MRI Identifies Chronic Prostatitis From Cancer
High levels of prostate-specific antigen (PSA) present a challenge for physicians, since high PSA can occur in men who have prostate cancer or chronic prostatitis, or both. A high PSA typically causes doctors to suspect prostate cancer, which can prompt them to order potentially unnecessary tests such as prostate biopsy.
Although conventional MRIs are not adequate for distinguishing between prostate cancer and prostatitis, some experts believe a specific type of MRI —high spatial resolution dynamic contrast-enhanced MRI, or HR-CE-MRI—is superior to the conventional approach. If true, this new technique could reduce unneeded procedures and stress associated with the uncertainty of knowing whether one has prostate cancer.
Fifty-four men with prostate cancer who were scheduled for prostatectomy underwent HR-CE-MRI of the prostate, and features of the MRIs suggestive of chronic prostatitis were compared to specimens obtained during surgery. Clinicians observed specific features suggestive of chronic prostatitis which contrasted with those of prostate cancer.

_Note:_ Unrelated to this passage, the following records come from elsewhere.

==> config.mk <==
export PLATFORM = sky130hd
export DESIGN_NAME = midpoint_ellipse_rasterizer
export DESIGN_NICKNAME = d
export VERILOG_FILES = /design/src/hdl/mer_pkg.sv /design/src/hdl/midpoint_ellipse_rasterizer.sv /design/src/hdl/mer_ctrl.sv /design/src/hdl/mer_dp.sv
export SDC_FILE = /design/constraint.sdc
export NUM_CORES = 2
export LEC_CHECK = 0
export BUFFER_PORTS_ARGS = -buffer_cell sky130_fd_sc_hd__buf_4
export CORE_MARGIN = 4
export CORE_UTILIZATION = 50
export CTS_CLUSTER_SIZE = 30
export DETAILED_ROUTE_END_ITERATION = 10
export PLACE_DENSITY = 0.65
export SLEW_MARGIN = 10
export SYNTH_ARGS = -nofsm -noshare
export SYNTH_HDL_FRONTEND = slang
export SYNTH_SLANG_ARGS = --single-unit
==> constraint.sdc <==
create_clock -name clk -period 20 [get_ports clk]
set_input_delay 3 -clock clk [delete_from_list [all_inputs] [get_ports clk]]
set_output_delay 3 -clock clk [all_outputs]
set_load 0.01 [all_outputs]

Based on their preliminary results, the authors reported that the HR-CE-MRI method was accurate for differentiating between prostate cancer and chronic prostatitis and “can lead to more accurate MRI staging or prostate cancer which can affect treatment choice and clinical outcome.” If this MRI may help distinguish chronic prostatitis from prostate cancer, it also could offer more peace of mind to men who find themselves in this position.